# [WHAT IS EXPECTED]
Every line of the records below from the line with "logic [256*WIDTH-1:0] w_mem_n;" up to and including the line with "for (genvar k = 0; k < 128;" must be reproduced exactly, and no line outside that range.
(AVAILABLE RECORDS Opens)
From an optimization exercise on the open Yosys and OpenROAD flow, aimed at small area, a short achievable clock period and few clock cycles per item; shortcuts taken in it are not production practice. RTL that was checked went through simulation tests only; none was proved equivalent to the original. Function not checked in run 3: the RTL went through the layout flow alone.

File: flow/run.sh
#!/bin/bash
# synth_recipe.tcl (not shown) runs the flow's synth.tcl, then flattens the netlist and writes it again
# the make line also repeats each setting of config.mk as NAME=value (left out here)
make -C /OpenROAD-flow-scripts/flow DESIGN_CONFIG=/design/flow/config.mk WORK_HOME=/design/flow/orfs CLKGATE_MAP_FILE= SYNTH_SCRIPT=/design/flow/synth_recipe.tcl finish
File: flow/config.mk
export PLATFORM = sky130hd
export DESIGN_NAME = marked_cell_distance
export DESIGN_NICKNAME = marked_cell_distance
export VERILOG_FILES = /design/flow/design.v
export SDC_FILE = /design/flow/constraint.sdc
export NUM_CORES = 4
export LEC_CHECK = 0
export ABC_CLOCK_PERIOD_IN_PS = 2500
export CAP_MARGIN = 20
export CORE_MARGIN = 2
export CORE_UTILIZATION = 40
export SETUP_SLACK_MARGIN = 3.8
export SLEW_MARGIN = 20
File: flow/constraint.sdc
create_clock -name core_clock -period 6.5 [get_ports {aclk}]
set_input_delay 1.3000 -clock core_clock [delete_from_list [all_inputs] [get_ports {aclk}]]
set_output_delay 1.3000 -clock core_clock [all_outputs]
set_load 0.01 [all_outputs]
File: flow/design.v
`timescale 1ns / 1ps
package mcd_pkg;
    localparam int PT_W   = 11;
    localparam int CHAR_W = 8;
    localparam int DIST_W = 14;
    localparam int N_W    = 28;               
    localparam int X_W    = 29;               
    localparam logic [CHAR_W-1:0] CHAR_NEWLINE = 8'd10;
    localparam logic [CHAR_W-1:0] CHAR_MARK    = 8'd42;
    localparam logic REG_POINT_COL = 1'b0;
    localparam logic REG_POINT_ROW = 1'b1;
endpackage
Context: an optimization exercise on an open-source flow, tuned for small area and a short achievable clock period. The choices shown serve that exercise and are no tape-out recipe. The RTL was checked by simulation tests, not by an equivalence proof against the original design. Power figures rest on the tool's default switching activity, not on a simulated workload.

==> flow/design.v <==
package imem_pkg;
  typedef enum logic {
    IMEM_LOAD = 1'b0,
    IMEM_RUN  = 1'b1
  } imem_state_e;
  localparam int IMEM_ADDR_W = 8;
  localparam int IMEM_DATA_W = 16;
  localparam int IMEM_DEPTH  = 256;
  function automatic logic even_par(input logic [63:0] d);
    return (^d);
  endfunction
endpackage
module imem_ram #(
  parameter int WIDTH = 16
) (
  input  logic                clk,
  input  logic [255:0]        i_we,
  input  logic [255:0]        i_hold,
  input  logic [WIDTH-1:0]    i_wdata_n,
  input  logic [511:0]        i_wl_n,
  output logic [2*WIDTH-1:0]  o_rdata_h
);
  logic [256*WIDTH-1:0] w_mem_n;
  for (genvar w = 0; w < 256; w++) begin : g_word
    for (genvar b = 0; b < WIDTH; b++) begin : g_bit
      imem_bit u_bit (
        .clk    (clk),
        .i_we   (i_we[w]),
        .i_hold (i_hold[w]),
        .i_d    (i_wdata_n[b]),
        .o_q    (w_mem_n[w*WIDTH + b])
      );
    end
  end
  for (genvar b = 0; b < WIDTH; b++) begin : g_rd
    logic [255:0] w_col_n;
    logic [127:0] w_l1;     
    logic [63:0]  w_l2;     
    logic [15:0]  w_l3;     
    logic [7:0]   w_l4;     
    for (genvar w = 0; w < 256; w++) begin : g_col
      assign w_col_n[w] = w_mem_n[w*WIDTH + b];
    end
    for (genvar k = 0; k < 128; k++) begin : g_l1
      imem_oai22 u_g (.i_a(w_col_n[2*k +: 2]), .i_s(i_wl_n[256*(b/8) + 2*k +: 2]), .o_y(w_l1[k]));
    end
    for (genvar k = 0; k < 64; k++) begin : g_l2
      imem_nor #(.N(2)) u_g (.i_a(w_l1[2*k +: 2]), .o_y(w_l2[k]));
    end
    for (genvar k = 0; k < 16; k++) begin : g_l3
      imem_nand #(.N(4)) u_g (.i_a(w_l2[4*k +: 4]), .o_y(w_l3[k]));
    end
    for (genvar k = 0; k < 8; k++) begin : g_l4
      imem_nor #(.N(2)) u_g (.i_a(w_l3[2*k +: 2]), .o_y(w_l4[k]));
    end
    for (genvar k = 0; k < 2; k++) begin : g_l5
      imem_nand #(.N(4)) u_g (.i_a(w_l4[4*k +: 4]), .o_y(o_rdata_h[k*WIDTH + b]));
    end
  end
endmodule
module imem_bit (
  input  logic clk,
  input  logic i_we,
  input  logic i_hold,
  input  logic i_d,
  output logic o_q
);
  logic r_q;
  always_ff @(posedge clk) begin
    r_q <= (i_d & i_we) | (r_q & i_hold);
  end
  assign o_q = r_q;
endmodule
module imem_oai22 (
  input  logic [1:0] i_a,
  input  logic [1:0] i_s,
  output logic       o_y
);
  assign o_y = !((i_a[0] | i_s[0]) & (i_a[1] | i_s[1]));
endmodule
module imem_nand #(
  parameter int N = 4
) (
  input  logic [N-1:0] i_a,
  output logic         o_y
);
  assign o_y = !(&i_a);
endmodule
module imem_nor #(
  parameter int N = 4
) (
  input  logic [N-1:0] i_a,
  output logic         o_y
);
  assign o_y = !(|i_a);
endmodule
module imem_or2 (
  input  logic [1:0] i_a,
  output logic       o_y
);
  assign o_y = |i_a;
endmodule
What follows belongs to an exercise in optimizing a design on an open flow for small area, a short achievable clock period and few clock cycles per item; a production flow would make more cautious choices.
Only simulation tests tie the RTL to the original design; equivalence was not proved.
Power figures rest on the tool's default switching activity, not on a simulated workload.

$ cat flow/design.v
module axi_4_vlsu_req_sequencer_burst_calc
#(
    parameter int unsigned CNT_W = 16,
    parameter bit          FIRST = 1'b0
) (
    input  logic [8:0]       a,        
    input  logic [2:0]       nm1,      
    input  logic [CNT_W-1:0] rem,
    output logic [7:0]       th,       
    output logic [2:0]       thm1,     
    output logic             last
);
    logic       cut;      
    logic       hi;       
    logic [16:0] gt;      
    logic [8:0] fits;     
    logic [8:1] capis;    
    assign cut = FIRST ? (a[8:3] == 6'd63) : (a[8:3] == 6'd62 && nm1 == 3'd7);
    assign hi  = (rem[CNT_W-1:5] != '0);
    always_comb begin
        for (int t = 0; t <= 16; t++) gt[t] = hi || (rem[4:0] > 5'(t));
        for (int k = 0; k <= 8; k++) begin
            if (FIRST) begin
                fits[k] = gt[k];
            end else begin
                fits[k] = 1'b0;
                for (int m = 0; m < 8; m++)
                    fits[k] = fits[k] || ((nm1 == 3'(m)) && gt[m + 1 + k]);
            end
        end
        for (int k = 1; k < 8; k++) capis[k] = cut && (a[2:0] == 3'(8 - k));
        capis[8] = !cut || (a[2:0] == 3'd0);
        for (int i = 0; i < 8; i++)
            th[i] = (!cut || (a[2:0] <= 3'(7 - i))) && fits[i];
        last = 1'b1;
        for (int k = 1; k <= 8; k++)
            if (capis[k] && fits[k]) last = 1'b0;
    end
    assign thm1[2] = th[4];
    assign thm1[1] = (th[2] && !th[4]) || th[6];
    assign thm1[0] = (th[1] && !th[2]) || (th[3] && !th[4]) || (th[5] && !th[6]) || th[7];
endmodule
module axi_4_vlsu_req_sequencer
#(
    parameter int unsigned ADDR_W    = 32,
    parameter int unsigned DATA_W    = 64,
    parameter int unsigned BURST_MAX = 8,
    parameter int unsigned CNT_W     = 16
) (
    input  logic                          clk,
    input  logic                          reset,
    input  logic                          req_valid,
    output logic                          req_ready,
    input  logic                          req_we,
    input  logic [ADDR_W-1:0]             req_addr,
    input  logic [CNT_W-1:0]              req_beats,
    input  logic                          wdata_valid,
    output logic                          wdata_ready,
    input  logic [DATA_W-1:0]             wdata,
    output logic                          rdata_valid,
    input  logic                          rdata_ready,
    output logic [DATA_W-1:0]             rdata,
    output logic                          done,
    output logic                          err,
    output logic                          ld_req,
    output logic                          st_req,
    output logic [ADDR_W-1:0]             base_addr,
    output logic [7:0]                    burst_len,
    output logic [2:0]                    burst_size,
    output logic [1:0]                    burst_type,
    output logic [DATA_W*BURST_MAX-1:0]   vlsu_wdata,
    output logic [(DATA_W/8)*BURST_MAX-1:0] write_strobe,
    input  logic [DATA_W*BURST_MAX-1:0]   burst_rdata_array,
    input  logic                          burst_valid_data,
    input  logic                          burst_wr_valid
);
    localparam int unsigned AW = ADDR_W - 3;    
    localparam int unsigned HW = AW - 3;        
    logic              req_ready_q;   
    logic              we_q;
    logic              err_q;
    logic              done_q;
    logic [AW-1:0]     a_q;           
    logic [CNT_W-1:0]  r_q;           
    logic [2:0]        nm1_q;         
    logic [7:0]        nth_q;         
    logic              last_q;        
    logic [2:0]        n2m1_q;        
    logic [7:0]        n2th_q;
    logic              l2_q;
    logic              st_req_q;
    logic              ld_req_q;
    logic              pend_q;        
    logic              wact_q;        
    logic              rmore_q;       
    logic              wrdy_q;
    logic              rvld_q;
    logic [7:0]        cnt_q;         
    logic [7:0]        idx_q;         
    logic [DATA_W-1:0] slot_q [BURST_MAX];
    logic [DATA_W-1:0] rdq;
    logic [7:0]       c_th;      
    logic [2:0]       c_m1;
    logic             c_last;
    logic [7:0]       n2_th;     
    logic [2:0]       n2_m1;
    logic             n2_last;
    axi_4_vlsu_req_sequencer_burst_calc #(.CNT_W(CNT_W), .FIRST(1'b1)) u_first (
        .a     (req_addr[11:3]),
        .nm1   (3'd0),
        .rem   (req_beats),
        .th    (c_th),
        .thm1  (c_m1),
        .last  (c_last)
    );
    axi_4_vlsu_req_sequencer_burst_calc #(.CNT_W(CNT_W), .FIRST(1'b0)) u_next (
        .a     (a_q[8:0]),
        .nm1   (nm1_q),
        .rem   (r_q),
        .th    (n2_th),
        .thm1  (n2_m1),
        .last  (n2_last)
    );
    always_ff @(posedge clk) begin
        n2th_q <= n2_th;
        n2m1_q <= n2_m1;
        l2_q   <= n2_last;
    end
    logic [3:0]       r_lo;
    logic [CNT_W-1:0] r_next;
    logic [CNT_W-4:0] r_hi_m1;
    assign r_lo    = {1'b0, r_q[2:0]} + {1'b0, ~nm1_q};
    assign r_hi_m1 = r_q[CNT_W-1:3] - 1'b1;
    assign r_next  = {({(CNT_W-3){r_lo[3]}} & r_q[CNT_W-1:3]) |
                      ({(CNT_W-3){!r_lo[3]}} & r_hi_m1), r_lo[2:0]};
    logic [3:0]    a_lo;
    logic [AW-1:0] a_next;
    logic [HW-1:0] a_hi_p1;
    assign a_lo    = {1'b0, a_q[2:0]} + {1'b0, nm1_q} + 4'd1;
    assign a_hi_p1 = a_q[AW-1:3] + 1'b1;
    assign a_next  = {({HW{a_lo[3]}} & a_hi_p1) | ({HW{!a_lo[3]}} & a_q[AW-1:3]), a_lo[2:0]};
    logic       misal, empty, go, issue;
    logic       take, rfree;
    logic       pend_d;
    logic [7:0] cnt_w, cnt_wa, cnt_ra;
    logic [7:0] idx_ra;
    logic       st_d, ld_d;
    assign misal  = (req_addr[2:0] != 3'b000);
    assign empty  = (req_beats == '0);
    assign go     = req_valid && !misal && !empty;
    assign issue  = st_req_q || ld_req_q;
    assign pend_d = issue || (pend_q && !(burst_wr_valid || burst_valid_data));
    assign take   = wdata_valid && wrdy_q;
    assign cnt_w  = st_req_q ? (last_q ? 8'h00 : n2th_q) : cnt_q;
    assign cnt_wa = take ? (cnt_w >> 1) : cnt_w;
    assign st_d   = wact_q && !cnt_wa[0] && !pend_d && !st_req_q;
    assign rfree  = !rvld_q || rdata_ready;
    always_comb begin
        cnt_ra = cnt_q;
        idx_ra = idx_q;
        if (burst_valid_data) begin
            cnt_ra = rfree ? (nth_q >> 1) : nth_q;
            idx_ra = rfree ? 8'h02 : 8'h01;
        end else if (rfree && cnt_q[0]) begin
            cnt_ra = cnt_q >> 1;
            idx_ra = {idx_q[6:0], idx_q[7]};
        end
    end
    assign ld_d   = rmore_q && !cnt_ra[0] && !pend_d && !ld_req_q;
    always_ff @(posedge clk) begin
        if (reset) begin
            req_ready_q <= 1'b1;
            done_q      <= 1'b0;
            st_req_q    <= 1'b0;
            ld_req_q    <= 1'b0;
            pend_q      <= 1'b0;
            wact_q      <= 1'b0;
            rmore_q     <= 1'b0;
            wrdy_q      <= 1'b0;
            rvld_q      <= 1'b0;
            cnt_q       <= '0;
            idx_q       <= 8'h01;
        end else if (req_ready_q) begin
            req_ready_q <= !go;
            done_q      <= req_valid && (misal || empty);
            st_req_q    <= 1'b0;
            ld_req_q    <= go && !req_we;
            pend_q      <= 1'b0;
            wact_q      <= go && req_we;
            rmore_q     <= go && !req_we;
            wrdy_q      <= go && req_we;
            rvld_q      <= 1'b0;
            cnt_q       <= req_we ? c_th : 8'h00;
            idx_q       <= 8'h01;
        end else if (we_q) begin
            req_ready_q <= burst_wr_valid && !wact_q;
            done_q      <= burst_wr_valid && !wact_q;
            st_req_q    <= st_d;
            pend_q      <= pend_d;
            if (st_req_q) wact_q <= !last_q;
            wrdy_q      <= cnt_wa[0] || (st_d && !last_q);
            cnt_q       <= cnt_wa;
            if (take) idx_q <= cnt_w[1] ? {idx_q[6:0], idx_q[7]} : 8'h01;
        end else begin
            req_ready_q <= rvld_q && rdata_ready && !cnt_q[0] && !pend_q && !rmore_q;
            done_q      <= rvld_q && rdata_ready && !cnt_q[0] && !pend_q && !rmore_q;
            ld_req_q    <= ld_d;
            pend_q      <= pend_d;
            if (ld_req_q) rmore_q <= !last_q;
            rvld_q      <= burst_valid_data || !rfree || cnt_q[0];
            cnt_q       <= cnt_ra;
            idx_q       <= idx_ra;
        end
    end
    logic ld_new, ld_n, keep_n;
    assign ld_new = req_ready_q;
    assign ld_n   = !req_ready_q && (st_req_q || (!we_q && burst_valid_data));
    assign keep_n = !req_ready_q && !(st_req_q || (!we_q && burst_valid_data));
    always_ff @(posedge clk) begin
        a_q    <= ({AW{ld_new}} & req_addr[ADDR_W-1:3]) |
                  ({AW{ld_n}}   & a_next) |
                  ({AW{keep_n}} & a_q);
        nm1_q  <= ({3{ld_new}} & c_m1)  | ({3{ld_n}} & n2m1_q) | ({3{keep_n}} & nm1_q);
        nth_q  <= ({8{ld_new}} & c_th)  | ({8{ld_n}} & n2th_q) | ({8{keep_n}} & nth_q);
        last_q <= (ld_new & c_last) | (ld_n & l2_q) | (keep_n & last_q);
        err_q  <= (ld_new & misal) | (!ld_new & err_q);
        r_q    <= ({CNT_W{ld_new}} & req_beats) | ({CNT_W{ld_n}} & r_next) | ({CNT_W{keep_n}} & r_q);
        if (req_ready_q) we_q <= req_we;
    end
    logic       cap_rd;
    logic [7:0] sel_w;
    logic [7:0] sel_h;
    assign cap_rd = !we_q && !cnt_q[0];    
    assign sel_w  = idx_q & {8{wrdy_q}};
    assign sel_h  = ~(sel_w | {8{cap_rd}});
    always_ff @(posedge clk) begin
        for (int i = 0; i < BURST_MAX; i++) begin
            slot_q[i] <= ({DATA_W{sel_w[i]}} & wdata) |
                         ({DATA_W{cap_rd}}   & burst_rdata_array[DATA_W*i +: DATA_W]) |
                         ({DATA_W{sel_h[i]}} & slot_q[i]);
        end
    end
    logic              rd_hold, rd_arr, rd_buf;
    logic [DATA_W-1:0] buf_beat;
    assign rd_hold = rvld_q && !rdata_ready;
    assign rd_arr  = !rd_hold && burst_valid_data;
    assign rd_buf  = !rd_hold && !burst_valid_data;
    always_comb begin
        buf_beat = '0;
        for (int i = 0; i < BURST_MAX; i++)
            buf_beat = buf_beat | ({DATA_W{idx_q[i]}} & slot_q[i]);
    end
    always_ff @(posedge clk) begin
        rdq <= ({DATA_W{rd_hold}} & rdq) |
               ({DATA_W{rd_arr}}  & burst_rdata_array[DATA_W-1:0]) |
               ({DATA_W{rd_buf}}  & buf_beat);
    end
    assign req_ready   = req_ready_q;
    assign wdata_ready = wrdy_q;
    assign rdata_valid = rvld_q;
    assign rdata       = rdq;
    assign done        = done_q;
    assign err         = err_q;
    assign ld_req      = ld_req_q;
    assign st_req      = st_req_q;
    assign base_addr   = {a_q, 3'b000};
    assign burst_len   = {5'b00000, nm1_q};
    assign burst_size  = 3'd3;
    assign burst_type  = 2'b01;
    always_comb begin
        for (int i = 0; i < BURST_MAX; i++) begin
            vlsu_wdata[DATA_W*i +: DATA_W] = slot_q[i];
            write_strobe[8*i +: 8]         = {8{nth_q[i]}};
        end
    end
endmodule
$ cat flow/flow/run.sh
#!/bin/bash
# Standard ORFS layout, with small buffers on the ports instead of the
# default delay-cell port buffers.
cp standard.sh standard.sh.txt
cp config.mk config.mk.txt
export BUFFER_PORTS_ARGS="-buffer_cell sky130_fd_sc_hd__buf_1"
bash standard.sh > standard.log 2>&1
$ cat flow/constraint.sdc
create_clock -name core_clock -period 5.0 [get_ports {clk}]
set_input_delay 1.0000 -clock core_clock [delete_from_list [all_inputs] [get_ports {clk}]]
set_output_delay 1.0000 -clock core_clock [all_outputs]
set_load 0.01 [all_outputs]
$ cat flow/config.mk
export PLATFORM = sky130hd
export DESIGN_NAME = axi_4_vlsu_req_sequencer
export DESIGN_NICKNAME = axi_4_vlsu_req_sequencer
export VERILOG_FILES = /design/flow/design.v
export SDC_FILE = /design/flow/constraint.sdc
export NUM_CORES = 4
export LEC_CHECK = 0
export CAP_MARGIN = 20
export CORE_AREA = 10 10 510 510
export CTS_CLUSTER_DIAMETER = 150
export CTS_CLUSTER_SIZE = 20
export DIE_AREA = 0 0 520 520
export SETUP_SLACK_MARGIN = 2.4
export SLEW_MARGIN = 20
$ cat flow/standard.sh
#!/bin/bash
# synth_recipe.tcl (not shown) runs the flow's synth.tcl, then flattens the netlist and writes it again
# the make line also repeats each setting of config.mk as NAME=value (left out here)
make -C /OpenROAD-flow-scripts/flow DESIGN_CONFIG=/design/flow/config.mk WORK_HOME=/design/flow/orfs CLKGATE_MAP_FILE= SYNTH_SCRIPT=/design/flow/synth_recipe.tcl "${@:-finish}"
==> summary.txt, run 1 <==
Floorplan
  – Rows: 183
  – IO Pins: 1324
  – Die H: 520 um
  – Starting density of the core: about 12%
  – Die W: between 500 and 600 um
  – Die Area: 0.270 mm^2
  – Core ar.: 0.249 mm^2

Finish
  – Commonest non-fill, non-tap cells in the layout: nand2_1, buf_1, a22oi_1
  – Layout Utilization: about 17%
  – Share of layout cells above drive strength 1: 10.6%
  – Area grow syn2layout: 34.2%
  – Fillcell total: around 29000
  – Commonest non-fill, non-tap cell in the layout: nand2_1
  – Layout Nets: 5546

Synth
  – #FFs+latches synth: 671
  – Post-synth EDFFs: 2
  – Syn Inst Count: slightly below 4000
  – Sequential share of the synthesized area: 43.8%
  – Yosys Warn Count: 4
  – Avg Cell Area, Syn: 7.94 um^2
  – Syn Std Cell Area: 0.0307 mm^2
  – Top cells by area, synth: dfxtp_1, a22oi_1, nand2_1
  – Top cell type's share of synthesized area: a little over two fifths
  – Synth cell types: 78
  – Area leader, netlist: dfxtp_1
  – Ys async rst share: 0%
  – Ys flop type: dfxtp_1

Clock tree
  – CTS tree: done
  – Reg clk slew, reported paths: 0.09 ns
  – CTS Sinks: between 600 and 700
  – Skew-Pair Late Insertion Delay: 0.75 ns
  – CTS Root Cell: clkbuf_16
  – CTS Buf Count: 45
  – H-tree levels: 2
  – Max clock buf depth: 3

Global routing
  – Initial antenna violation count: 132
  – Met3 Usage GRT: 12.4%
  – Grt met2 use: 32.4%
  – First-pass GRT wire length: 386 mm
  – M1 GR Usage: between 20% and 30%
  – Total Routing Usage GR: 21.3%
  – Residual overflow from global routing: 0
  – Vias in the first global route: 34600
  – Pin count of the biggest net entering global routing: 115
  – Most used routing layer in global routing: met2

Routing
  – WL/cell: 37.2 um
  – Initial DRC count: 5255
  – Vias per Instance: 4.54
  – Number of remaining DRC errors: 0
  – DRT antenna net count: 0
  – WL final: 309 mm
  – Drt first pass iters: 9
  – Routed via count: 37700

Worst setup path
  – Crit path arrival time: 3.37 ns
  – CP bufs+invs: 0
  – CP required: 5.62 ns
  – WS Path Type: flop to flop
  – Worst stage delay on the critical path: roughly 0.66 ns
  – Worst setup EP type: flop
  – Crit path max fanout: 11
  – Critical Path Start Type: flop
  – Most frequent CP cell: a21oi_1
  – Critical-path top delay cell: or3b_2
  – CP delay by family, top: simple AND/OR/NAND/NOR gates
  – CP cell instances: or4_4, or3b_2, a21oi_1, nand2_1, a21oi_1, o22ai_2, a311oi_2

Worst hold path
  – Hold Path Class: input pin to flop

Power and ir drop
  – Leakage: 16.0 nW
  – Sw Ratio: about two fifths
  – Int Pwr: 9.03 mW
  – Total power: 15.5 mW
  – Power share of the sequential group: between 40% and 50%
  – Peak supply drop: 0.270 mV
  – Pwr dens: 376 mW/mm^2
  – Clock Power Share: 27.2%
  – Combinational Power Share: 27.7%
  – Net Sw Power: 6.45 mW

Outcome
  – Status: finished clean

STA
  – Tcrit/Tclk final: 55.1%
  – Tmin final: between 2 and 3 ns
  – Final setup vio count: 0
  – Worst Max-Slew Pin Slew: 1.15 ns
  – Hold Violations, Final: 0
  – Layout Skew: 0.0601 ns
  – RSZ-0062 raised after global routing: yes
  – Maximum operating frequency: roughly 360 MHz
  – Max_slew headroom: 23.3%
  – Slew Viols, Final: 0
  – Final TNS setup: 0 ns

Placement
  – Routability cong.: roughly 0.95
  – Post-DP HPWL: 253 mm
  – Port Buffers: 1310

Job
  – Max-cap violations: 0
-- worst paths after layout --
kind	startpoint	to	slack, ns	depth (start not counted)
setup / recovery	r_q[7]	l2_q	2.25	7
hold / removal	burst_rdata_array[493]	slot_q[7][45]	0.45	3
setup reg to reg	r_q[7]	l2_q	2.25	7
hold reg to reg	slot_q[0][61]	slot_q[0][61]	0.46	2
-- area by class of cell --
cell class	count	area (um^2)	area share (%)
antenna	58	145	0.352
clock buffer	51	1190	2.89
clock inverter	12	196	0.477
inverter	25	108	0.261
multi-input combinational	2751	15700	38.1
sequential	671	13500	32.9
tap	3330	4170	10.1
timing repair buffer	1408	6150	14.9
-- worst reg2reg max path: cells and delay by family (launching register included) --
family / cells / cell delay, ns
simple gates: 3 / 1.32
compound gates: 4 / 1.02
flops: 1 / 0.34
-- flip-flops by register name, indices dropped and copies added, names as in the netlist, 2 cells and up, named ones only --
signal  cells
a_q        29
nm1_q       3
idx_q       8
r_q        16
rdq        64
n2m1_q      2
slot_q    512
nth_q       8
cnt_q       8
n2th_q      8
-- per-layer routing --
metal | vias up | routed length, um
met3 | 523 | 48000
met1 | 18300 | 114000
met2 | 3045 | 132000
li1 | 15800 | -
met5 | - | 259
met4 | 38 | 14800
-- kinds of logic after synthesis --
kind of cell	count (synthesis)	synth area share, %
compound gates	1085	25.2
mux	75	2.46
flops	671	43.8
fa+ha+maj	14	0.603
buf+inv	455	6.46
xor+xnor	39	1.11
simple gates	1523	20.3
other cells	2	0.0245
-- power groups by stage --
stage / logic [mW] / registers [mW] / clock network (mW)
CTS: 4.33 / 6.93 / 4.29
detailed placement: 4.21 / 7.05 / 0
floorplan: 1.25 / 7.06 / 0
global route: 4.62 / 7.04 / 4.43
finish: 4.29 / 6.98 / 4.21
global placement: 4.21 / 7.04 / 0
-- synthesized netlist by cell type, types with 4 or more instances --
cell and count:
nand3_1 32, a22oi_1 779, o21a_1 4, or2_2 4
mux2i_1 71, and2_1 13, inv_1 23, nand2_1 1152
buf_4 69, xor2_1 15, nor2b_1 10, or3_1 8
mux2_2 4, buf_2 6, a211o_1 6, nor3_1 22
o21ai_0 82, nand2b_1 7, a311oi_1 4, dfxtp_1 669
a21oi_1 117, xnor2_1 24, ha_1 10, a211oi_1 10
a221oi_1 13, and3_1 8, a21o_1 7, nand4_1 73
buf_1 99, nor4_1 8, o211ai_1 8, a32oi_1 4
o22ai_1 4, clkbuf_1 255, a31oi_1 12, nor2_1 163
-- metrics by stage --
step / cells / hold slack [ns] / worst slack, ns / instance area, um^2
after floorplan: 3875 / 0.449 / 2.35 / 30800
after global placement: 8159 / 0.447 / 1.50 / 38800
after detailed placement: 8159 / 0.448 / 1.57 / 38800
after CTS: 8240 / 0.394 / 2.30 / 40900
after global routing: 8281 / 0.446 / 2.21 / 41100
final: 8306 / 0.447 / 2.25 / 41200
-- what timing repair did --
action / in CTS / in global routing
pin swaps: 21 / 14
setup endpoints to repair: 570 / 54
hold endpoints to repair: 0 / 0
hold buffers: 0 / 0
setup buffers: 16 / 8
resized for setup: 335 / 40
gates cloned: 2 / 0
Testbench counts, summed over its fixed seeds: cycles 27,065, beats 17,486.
(AVAILABLE RECORDS Closes)
# [TASK RESPONSE]
  logic [256*WIDTH-1:0] w_mem_n;
  for (genvar w = 0; w < 256; w++) begin : g_word
    for (genvar b = 0; b < WIDTH; b++) begin : g_bit
      imem_bit u_bit (
        .clk    (clk),
        .i_we   (i_we[w]),
        .i_hold (i_hold[w]),
        .i_d    (i_wdata_n[b]),
        .o_q    (w_mem_n[w*WIDTH + b])
      );
    end
  end
  for (genvar b = 0; b < WIDTH; b++) begin : g_rd
    logic [255:0] w_col_n;
    logic [127:0] w_l1;     
    logic [63:0]  w_l2;     
    logic [15:0]  w_l3;     
    logic [7:0]   w_l4;     
    for (genvar w = 0; w < 256; w++) begin : g_col
      assign w_col_n[w] = w_mem_n[w*WIDTH + b];
    end
    for (genvar k = 0; k < 128; k++) begin : g_l1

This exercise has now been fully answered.